ASSIGNMENT: Exactly those lines running from the one containing "if (rst) bus_rdata <= '0;" to the end of the material are to be printed, and no others.

DATASET:
┌────────

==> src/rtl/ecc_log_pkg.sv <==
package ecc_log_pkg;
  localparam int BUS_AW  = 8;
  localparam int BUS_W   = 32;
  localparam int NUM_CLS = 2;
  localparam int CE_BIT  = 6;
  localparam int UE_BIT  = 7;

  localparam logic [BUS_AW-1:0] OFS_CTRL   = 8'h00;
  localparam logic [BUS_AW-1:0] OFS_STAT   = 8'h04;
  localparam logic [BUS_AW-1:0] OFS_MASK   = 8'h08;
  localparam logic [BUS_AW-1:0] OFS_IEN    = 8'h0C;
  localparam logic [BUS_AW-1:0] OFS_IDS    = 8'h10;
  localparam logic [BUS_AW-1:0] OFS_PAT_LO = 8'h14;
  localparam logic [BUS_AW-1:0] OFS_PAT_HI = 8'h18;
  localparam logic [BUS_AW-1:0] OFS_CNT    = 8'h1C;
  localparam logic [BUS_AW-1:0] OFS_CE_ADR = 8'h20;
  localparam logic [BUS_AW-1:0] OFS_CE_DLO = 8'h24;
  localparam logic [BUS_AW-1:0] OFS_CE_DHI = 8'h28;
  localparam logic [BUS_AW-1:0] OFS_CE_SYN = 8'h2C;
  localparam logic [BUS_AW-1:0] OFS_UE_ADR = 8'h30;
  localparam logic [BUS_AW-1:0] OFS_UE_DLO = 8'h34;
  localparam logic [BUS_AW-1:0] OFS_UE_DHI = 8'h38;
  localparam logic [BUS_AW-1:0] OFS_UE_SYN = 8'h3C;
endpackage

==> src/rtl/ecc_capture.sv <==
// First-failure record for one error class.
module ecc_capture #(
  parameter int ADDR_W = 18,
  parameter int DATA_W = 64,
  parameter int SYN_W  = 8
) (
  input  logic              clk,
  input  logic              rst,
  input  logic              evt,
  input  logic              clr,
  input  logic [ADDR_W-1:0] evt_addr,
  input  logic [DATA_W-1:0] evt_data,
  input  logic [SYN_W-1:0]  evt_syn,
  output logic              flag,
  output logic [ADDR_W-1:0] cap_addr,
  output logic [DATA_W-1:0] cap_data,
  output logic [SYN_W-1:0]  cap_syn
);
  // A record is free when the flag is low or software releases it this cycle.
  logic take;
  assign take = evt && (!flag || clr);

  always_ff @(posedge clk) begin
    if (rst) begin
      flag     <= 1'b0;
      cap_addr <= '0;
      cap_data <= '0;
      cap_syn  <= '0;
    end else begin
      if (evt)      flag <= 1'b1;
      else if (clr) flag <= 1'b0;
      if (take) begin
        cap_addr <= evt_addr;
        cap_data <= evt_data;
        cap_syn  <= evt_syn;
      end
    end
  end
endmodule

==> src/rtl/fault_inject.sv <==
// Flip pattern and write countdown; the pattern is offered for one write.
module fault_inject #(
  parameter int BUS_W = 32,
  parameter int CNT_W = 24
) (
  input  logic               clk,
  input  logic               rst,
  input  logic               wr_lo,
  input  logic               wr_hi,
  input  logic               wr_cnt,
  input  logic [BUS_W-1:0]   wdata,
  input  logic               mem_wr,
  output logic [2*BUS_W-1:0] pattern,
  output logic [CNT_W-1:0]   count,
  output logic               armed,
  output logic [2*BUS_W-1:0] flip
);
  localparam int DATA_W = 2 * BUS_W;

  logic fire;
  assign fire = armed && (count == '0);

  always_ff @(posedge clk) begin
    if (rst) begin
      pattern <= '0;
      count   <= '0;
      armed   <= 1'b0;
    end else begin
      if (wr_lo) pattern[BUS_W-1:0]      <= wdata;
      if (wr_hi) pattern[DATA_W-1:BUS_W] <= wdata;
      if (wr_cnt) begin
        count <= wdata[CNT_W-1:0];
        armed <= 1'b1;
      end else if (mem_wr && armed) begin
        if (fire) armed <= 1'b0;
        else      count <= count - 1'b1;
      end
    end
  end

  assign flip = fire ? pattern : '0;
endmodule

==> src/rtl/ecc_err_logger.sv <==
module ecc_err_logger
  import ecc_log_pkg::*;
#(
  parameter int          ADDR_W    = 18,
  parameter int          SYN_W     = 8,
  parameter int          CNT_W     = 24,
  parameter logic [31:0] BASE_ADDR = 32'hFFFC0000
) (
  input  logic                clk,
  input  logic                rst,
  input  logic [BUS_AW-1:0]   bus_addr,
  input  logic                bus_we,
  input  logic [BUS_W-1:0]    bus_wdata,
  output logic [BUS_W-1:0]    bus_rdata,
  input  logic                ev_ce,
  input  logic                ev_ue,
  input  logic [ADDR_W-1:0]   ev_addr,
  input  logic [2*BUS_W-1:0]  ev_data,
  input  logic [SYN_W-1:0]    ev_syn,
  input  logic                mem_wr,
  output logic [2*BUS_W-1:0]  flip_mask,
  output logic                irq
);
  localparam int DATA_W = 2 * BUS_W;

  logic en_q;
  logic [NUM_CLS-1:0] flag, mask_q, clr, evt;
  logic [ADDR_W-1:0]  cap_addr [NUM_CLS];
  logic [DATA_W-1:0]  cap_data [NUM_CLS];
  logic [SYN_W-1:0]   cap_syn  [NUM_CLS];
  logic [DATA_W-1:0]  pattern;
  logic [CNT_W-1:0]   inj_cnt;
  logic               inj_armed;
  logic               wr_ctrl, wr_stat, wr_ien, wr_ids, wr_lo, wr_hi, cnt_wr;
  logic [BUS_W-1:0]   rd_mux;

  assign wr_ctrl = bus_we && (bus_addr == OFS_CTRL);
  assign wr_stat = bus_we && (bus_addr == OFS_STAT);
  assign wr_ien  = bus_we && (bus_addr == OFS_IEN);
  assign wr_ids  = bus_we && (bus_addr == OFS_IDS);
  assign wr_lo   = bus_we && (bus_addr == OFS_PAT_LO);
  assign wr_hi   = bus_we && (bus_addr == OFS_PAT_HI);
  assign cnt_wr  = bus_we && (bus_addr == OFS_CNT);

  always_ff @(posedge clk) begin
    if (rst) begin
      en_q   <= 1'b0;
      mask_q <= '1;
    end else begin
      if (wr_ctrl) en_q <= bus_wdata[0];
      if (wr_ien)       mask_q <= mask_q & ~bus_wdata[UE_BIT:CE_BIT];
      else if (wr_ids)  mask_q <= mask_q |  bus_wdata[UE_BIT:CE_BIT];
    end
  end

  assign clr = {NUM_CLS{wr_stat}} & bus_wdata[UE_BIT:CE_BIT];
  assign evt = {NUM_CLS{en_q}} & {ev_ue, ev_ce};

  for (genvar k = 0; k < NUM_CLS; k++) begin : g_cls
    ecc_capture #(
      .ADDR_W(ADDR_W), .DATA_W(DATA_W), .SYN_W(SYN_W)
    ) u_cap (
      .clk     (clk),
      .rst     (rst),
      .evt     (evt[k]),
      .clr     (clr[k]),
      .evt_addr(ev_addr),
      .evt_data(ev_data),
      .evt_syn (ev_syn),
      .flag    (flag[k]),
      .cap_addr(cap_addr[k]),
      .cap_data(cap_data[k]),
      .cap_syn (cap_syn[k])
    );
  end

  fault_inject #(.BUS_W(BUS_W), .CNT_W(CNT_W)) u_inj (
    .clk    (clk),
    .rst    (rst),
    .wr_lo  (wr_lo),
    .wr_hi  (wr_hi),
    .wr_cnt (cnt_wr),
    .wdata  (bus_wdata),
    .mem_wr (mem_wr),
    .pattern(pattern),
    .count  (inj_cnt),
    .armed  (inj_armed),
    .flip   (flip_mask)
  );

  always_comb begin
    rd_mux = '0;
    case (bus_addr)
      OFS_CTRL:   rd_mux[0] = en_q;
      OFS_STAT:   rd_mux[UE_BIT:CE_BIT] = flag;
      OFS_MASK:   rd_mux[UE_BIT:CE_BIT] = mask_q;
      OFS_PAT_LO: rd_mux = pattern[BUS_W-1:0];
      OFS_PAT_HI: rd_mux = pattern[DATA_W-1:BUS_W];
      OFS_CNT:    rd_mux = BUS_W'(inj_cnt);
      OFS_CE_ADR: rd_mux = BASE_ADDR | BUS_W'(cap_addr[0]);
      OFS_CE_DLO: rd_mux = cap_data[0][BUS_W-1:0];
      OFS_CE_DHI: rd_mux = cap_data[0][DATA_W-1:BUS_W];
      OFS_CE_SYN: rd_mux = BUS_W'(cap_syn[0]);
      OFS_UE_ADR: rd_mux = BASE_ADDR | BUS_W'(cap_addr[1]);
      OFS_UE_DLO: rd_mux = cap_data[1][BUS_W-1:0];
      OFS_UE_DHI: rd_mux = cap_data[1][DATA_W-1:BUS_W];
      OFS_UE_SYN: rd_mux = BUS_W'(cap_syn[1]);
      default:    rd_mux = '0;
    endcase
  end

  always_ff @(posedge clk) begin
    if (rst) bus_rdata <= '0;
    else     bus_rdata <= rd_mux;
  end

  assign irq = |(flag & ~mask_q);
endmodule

└────────

YOUR SOLUTION:
    if (rst) bus_rdata <= '0;
    else     bus_rdata <= rd_mux;
  end

  assign irq = |(flag & ~mask_q);
endmodule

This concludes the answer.